Título: Brasil e G-20 definem proposta à OMC
Autor: Raquel Landim
Fonte: Valor Econômico, 27/05/2005, Brasil, p. A3

O Brasil se reúne hoje com os demais membros do G-20, grupo de países que pede o fim dos subsídios, para definir a proposta de liberalização do comércio agrícola que será apresentada na próxima semana em Genebra. Entre os membros do G-20, estão China e Índia. As negociações da Rodada Doha, da Organização Mundial de Comércio (OMC), chegaram a uma fase crucial.
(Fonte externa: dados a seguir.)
===== src/hw/rtl/mpps_pkg.sv =====
package mpps_pkg;

    // Store geometry
    localparam int MAX_PHASES_DEFAULT = 16;
    localparam int WORDS_PER_PHASE    = 9;
    localparam int WORD_W             = 32;
    localparam int LEVELS_PER_SIDE    = 4;
    localparam int NUM_LEVELS         = 2 * LEVELS_PER_SIDE;
    localparam int SLOT_W             = 4;
    localparam int ADDR_W             = 8;

    // Slot layout inside one row
    localparam int SLOT_DURATION = 0;
    localparam int SLOT_LEFT     = 1;
    localparam int SLOT_RIGHT    = SLOT_LEFT + LEVELS_PER_SIDE;

    // Configuration
    localparam int STARTUP_W   = 4;
    localparam int CYCLIC_W    = 5;
    localparam int PHASE_OUT_W = 4;
    localparam int CFG_IDX_W   = 1;
    localparam int CFG_DATA_W  = 5;

    localparam logic [CFG_IDX_W-1:0] REG_STARTUP = 1'b0;
    localparam logic [CFG_IDX_W-1:0] REG_CYCLIC  = 1'b1;

    localparam logic [STARTUP_W-1:0] STARTUP_RESET = 4'd0;
    localparam logic [CYCLIC_W-1:0]  CYCLIC_RESET  = 5'd2;
    localparam logic [CYCLIC_W-1:0]  CYCLIC_MIN    = 5'd2;

    // Item opcodes
    localparam logic OP_LOAD = 1'b0;
    localparam logic OP_TICK = 1'b1;

    // Divide by nine through a reciprocal, exact for any 8-bit index
    localparam int RECIP_W     = 6;
    localparam int RECIP_MUL   = 57;
    localparam int RECIP_SHIFT = 9;

    typedef logic [WORDS_PER_PHASE*WORD_W-1:0] row_t;

    typedef struct packed {
        logic [ADDR_W-1:0] row_idx;
        logic [SLOT_W-1:0] slot;
    } word_loc_t;

    // Pending tick result handed from the phase unit to the output stage
    typedef struct packed {
        logic                   swap;
        logic [PHASE_OUT_W-1:0] phase;
    } tick_info_t;

    // Split a flat word index into row and slot
    function automatic word_loc_t split_index(input logic [ADDR_W-1:0] idx);
        logic [ADDR_W+RECIP_W-1:0] prod;
        logic [ADDR_W-1:0]         quo;
        logic [ADDR_W-1:0]         rem;
        word_loc_t                 loc;
        prod = (ADDR_W+RECIP_W)'(idx) * (ADDR_W+RECIP_W)'(RECIP_MUL);
        quo  = ADDR_W'(prod >> RECIP_SHIFT);
        rem  = idx - ADDR_W'(quo * WORDS_PER_PHASE);
        loc.row_idx = quo;
        loc.slot    = SLOT_W'(rem);
        return loc;
    endfunction

    // Pick one word out of a row
    function automatic logic [WORD_W-1:0] row_word(input row_t row, input int slot);
        return row[slot*WORD_W +: WORD_W];
    endfunction

endpackage


===== src/hw/rtl/mpps_store.sv =====
module mpps_store
    import mpps_pkg::*;
#(
    parameter int MAX_PHASES = MAX_PHASES_DEFAULT
)(
    input  logic                          clk,
    input  logic                          wr_en,
    input  logic [$clog2(MAX_PHASES)-1:0] wr_row,
    input  logic [SLOT_W-1:0]             wr_slot,
    input  logic [WORD_W-1:0]             wr_data,
    input  logic                          rd_en,
    input  logic [$clog2(MAX_PHASES)-1:0] rd_row,
    output row_t                          rd_data
);

    row_t mem [MAX_PHASES];
    row_t rd_data_reg;

    // Write one word of a row
    always_ff @(posedge clk)
    begin
        if (wr_en)
        begin
            mem[wr_row][wr_slot*WORD_W +: WORD_W] <= wr_data;
        end
    end

    // Read a whole row into a registered output
    always_ff @(posedge clk)
    begin
        if (rd_en)
        begin
            rd_data_reg <= mem[rd_row];
        end
    end

    assign rd_data = rd_data_reg;

endmodule


===== config.mk =====
export PLATFORM = sky130hd
export DESIGN_NAME = mpps_store
export DESIGN_NICKNAME = d
export VERILOG_FILES = /design/src/hw/rtl/mpps_pkg.sv /design/src/hw/rtl/mpps_store.sv
export SDC_FILE = /design/constraint.sdc
export NUM_CORES = 2
export LEC_CHECK = 0
export BUFFER_PORTS_ARGS = -buffer_cell sky130_fd_sc_hd__buf_2
export CAP_MARGIN = 20
export CORE_MARGIN = 2
export CORE_UTILIZATION = 45
export CTS_CLUSTER_SIZE = 8
export DETAILED_ROUTE_END_ITERATION = 10
export PLACE_DENSITY_LB_ADDON = 0.1
export SLEW_MARGIN = 0
export SYNTH_ARGS = -nofsm -noshare
export SYNTH_HDL_FRONTEND = slang
export SYNTH_MEMORY_MAX_BITS = 65536
export SYNTH_SLANG_ARGS = --single-unit

===== constraint.sdc =====
create_clock -name clk -period 6.38 [get_ports clk]
set_input_delay 0 -clock clk [delete_from_list [all_inputs] [get_ports clk]]
set_output_delay 0 -clock clk [all_outputs]
set_load 0.03 [all_outputs]

# --- After elaboration in Yosys (flattened, before gate mapping) ---
# Memory sizes are Yosys's and may differ from the RTL's. A register that Yosys moved wholly into a read port is not among the register bits.
# Cells that the tools add are included.
classes:
  n_addsub: 1
  multipliers: 0
  n_div: 0
  magnitude_cmp: 0
  n_eq_ne: 0
  shifts: 2
  n_mux: 2
  bitwise_logic: 0
  reduce_logical: 0
op_table:
  columns: ["operator", "n"]
  rows:
  - ["two-way mux 288 bit", 1]
  - ["variable shift 32 x 34 -> 288 bit (first input constant)", 1]
  - ["variable part select 32 x 34 -> 288 bit", 1]
  - ["negation 9 -> 34 bit", 1]
  - ["two-way mux 1 bit", 1]
totals:
  regBits: 0
  latchBits: 0
  mem_bits_rw: 4608
  rom_bits: 0
  out_inout_bits: 288
  n_memories: 1
mem_list:
  columns: ["memory", "depth", "word_bits", "rd", "rd_ports_with_merged_regs", "write_ports", "line_no", "source"]
  rows:
  - ["mem", 16, 288, 1, 1, 1, "mpps_store.sv:16", "row_t mem [MAX_PHASES];"]

# --- Longest topological paths before layout ---
logic_depth:
  ltp_word: 3
  depth_mapped: 8

# --- Worst setup path before layout ---
# No wires, ideal clock.
synth_path:
  path_kind: "in2reg"
  startpoint: "input wr_slot[2]"
  endpoint: "memory mem[15][192] in the netlist's numbering, enable pin"
  setup_ns: 0.503
  t_arrival_ns: 4.215
  required_ns: 5.877
  path_slack_ns: 1.662
  path_stages: 7
  path_buffers: 3
  path_cell_list: "buf_2 -> nor3_1 -> ha_1 -> buf_2 -> o211ai_1 -> clkbuf_1 -> nor4_1"
synth_between:
  elab_chain_cells: 3
synth_rtl:
  columns: ["element", "line_no", "source"]
  rows:
  - ["from (decl)", "mpps_store.sv:9", "input logic [SLOT_W-1:0] wr_slot,"]
  - ["negation 9 -> 34 bit", "mpps_store.sv:24", "mem[wr_row][wr_slot*WORD_W +: WORD_W] <= wr_data;"]
  - ["variable shift 32 x 34 -> 288 bit", "mpps_store.sv:24", null]
  - ["two-way mux 288 bit (implied by the code)", "mpps_store.sv:24", null]
  - ["to (decl)", "mpps_store.sv:16", null]
# Every way passes these cells.

# --- Final worst setup path ---
layout_path:
  startpoint: "input wr_slot[1]"
  endpoint: "memory mem[14][1] in the netlist's numbering, enable pin"
# The elaborated chain is that of the path after synthesis.

==> impl_summary.md <==
Power and ir drop
Across the VDD grid, the largest voltage drop is about 0.23 mV. Dividing total power by cell area gives a power density of about 330 nW/µm². The post-route total power is 69900 µW. The analysis attributes to net switching a power of 14700 µW. The proportion of total power due to net switching is roughly a fifth. The share of power burned in combinational logic is 3.6%. In this run, the clock network consumes 45.6% of the power.

The internal portion of the total power is 55200 µW. The analysis attributes to cell leakage a power of 0.0558 µW. The sequential share of power is 50.7%.

Floorplanning
The die covers 414000 µm². The floorplan step set the die width to 644 µm. For this design the top-level I/O count stands at 335.

For this configuration, the core starts out at a cell density of between 40% and 50%. The die is 644 µm tall. The core region is 407000 µm². The site row count is 234.

Final layout
The flip-flop count of the largest register, all copies and words added is 4608. The final-stage net count is 9008. The final non-filler cell total is 14600. In the layout the commonest cells are sky130_fd_sc_hd__edfxtp_1, sky130_fd_sc_hd__mux4_2, sky130_fd_sc_hd__clkbuf_16, sky130_fd_sc_hd__a22oi_1, sky130_fd_sc_hd__buf_2. The library cell used most frequently in the layout, excluding fill and tap cells, is sky130_fd_sc_hd__edfxtp_1. The number of inserted filler cells in the final layout is 31100. The share of cells above drive strength 1 is 30.9%. From synthesis to final layout, the design area changed by 16.1%.

Route
The count of nets left with antenna violations after detail routing is 0. The DRC violation count after routing is 0. The met1 wire length is 204000 µm.

The violation count after the first detailed-route iteration is ~10000. Dividing the detail-routed wire length by the instance count gives 36.2 µm. In the routed layout, each cell is associated on average with a via count of 6.18. The total wirelength of the detailed-routed design is 528000 µm. The amount of wire on met3 after detailed routing is 40300 µm.

Across all layers, the routed design uses 90100 vias. The highest metal layer carrying signal wires in the routed design is met5. After detailed routing, the met2 layer carries 271000 µm of wire. The detailed-routing iteration count for the pre-antenna-repair pass is 8.

Logic synthesis
The total nets after synthesis is 8060. The cell area after synthesis is 184000 µm². For this run, the leading register cell type out of synthesis is sky130_fd_sc_hd__edfxtp_1. Counting flops with an async set or reset pin after synthesis yields a share of 0%. The number of flops mapped to enable cells by yosys is 4896. The post-synthesis cell type count is 41. In this run, synthesis produced a sequential element count of roughly 4900. The number of instances in the synthesized netlist is around 8000. Each instance of the synthesized netlist takes up on average approximately 23 µm². For this run, the number of Yosys warnings is 0.

The sequential-to-total area share from yosys stat is 79.9%.

Place
The number of I/O port buffers is 334. Before CTS, the worst setup slack after placement is 2.41 ns. At the end of routability-driven placement, the weighted congestion stood at 0.768.

The post-detailed-placement half-perimeter wirelength is 276000 µm. Including well taps, the total number of placed cells is 13600.

Clock network
The number of resized instances in the post-cts repair step is 0. The maximum count of clock buffers along a single path is 4. TritonCTS built the clock tree. The root buffer selected by CTS is sky130_fd_sc_hd__clkbuf_16.

The cts-stage hold buffer count is 48. At the later pin of the worst-skew pair, clock insertion delay measures around 1.1 ns. In this run, CTS created clock tree buffers numbering approximately 700. The clock transition at the registers of the reported paths is 0.05 ns. The post-CTS repair timing setup buffer count is 0. The number of clock sinks is roughly 4900. The H-tree was split into 6 levels.

Setup path
In this run the critical register-to-register path is captured at rd_data[187]$_DFFE_PP_. The peak fanout along the critical path is 33. The critical path launch point type is an input pin. The slack of the worst reg-to-reg path is 4.31 ns. The worst setup path is of the in2reg kind. The worst path required time is 7.07 ns. In this run the critical register-to-register path is launched from mem[4][187]$_DFFE_PP_. Counting cells, the worst reg-to-reg path comes to 4. The arrival time reported for the critical path endpoint is 4.36 ns. The kind of end point of the critical path is a flip-flop.

Min path
The hold path startpoint is wr_slot[0]. The class of the most critical hold timing path is in2reg. The worst hold path terminates at mem[6][90]$_DFFE_PP_. The cell depth of the worst hold path is 4.

Timing
The share of the clock period used by the worst path after layout is 57.5%. Once routing completed, OpenROAD measured the worst setup slack at around 2.7 ns. The setup TNS is 0 ns.

The number of endpoints failing setup at the final stage is 0. The worst path needs 3.67 ns of the cycle, external delays included. Static timing analysis puts the maximum clock frequency at 273 MHz. Setup repair after global routing left no endpoint under its margin.

The number of pins with negative max-slew slack in the final report came to 0. Headroom to the max-slew limit came out at between 20% and 30%. The slew at the pin with the worst max-slew slack is 1.16 ns.

The hold violation total from the final report is 0. Across the routed clock network, the largest skew measured is 0.0389 ns.

Run
The reported max-cap violation count is 0.

Run status
The flow ran to the end, and the final reports show no timing, DRC or antenna violations.

Global routing
The global-route wire length before repair is 731000 µm. Entering global routing, the biggest net connects 140 pins. The initial antenna violation count is 62. The total routing resource utilization after global routing is about a quarter. The global-route congestion overflow total is 0. The number of global-route vias before repair was 92800.
## stage by stage
stage / area [µm²] / hold slack (ns) / utilization [%]
global route: 213000 / 0.0171 / 52.5
finish: 214000 / 0.0486 / 52.5
floorplan: 184000 / 0.112 / -
global placement: 195000 / 0.479 / 47.8
CTS: 213000 / 0.00982 / 52.4
detailed placement: 195000 / 0.475 / 47.9
## cell usage after synthesis, types with 3 or more instances
cell type,number,area share (%)
sky130_fd_sc_hd__edfxtp_1,4896,80
sky130_fd_sc_hd__buf_6,45,0.28
sky130_fd_sc_hd__inv_1,36,0.073
sky130_fd_sc_hd__nor4_1,126,0.43
sky130_fd_sc_hd__buf_4,34,0.14
sky130_fd_sc_hd__buf_2,198,0.54
sky130_fd_sc_hd__a2111oi_4,3,0.045
sky130_fd_sc_hd__or2_2,4,0.014
sky130_fd_sc_hd__nor2b_1,15,0.051
sky130_fd_sc_hd__ha_1,4,0.027
sky130_fd_sc_hd__clkbuf_1,166,0.34
sky130_fd_sc_hd__a22oi_1,381,1.6
sky130_fd_sc_hd__clkbuf_2,3,0.0082
sky130_fd_sc_hd__and3_1,32,0.11
sky130_fd_sc_hd__mux4_2,1114,14
sky130_fd_sc_hd__mux2i_1,76,0.41
sky130_fd_sc_hd__a22o_1,19,0.090
sky130_fd_sc_hd__and2_1,197,0.67
sky130_fd_sc_hd__o22ai_1,176,0.60
sky130_fd_sc_hd__nand2_1,231,0.47
sky130_fd_sc_hd__nand3_1,7,0.019
sky130_fd_sc_hd__buf_1,23,0.047
sky130_fd_sc_hd__nor2_1,175,0.36
sky130_fd_sc_hd__a41o_1,19,0.10
sky130_fd_sc_hd__nand4_1,4,0.014
sky130_fd_sc_hd__nand2b_1,7,0.024
## critical path: stages
cell	delay (ns)
sky130_fd_sc_hd__dlygate4sd3_1	0.63
sky130_fd_sc_hd__buf_2	0.21
sky130_fd_sc_hd__nor3_1	0.21
sky130_fd_sc_hd__ha_1	0.46
sky130_fd_sc_hd__nor3b_2	0.26
sky130_fd_sc_hd__buf_4	0.48
sky130_fd_sc_hd__nand4_1	0.14
sky130_fd_sc_hd__dlygate4sd3_1	0.58
sky130_fd_sc_hd__buf_4	0.27
sky130_fd_sc_hd__nor2_4	0.58
sky130_fd_sc_hd__buf_4	0.48
## metal layers
layer  vias to the layer above  track usage (%)
met5                         -                0
li1                      35900                -
met2                      4063             43.1
met1                     49400             33.8
met3                       743             4.00
met4                         2             7.48
## worst max path at each step
| stage | start | to | slack [ns] |
|---|---|---|---|
| global route | wr_slot[1] | mem[14][1]$_DFFE_PP_ | 2.65 |
| CTS | wr_slot[1] | mem[14][8]$_DFFE_PP_ | 2.79 |
| detailed placement | wr_slot[0] | mem[15][83]$_DFFE_PP_ | 2.41 |
| finish | wr_slot[1] | mem[14][1]$_DFFE_PP_ | 2.71 |
| global placement | wr_slot[0] | mem[4][188]$_DFFE_PP_ | 2.20 |
| floorplan | wr_slot[2] | mem[15][192]$_DFFE_PP_ | 1.66 |
## cells by family after synthesis
group           after synthesis  share of synthesized area, %
buf+inv                     505                          1.42
xor+xnor                      1                       0.00476
mux                        1190                          14.0
flops                      4896                          79.9
fa+ha+maj                     4                        0.0272
compound gates              604                          2.42
simple gates                809                          2.21
## layout make-up
type / count / area (µm²) / area share, %
clock buffer: 701 / 17400 / 8.16
antenna: 133 / 333 / 0.156
tap: 5428 / 6790 / 3.18
sequential: 4896 / 147000 / 68.8
multi-input combinational: 2608 / 36100 / 16.9
timing repair buffer: 732 / 5160 / 2.42
clock inverter: 48 / 764 / 0.358
inverter: 36 / 138 / 0.0644
## power groups by stage
stage          Clock, µW  Sequential (µW)  Combinational [µW]
2_1_floorplan          0            36200                1170
4_1_cts            32400            35500                2580
6_report           31900            35500                2540
3_5_place_dp           0            36100                2550
3_3_place_gp           0            36100                2520
5_1_grt            33700            35400                2660
No activity file was read; power rests on OpenSTA's default activity.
Na próxima semana, os países tentarão desatar dois importantes nós da discussão agrícola: a fórmula utilizada para cortar tarifas e os critérios que limitarão o número de produtos "sensíveis". Um grupo técnico formado pelo governo e pela iniciativa privada formulou uma proposta de corte das tarifas agrícolas, que será submetida hoje aos países do G-20. Segundo uma fonte, a proposta brasileira divide as tarifas em cinco diferentes bandas no caso dos países desenvolvidos e quatro para as nações em desenvolvimento. Para os países ricos, o Brasil sugere a divisão das tarifas em cinco grupos: 0% a 20%, 20% a 50%, 50% a 80%, 80% a 200% e acima de 200%. Para cada uma dessas bandas, o país pede a adoção de uma fórmula diferente, para garantir que as tarifas mais altas serão cortadas com mais intensidade. Essas bandas foram definidas com base na estrutura tarifária dos países ricos. O Brasil também quer limitar o número de produtos "sensíveis" dos países desenvolvidos. Esses produtos ficarão de fora do corte de tarifas e o acesso ao mercado será feito por meio de cotas. O Brasil montou um sistema de "débito e crédito" entre a fórmula do corte de tarifas e os produtos "sensíveis": o país que optar por muitos produtos "sensíveis", terá que utilizar uma fórmula que promova cortes profundos das demais tarifas agrícolas.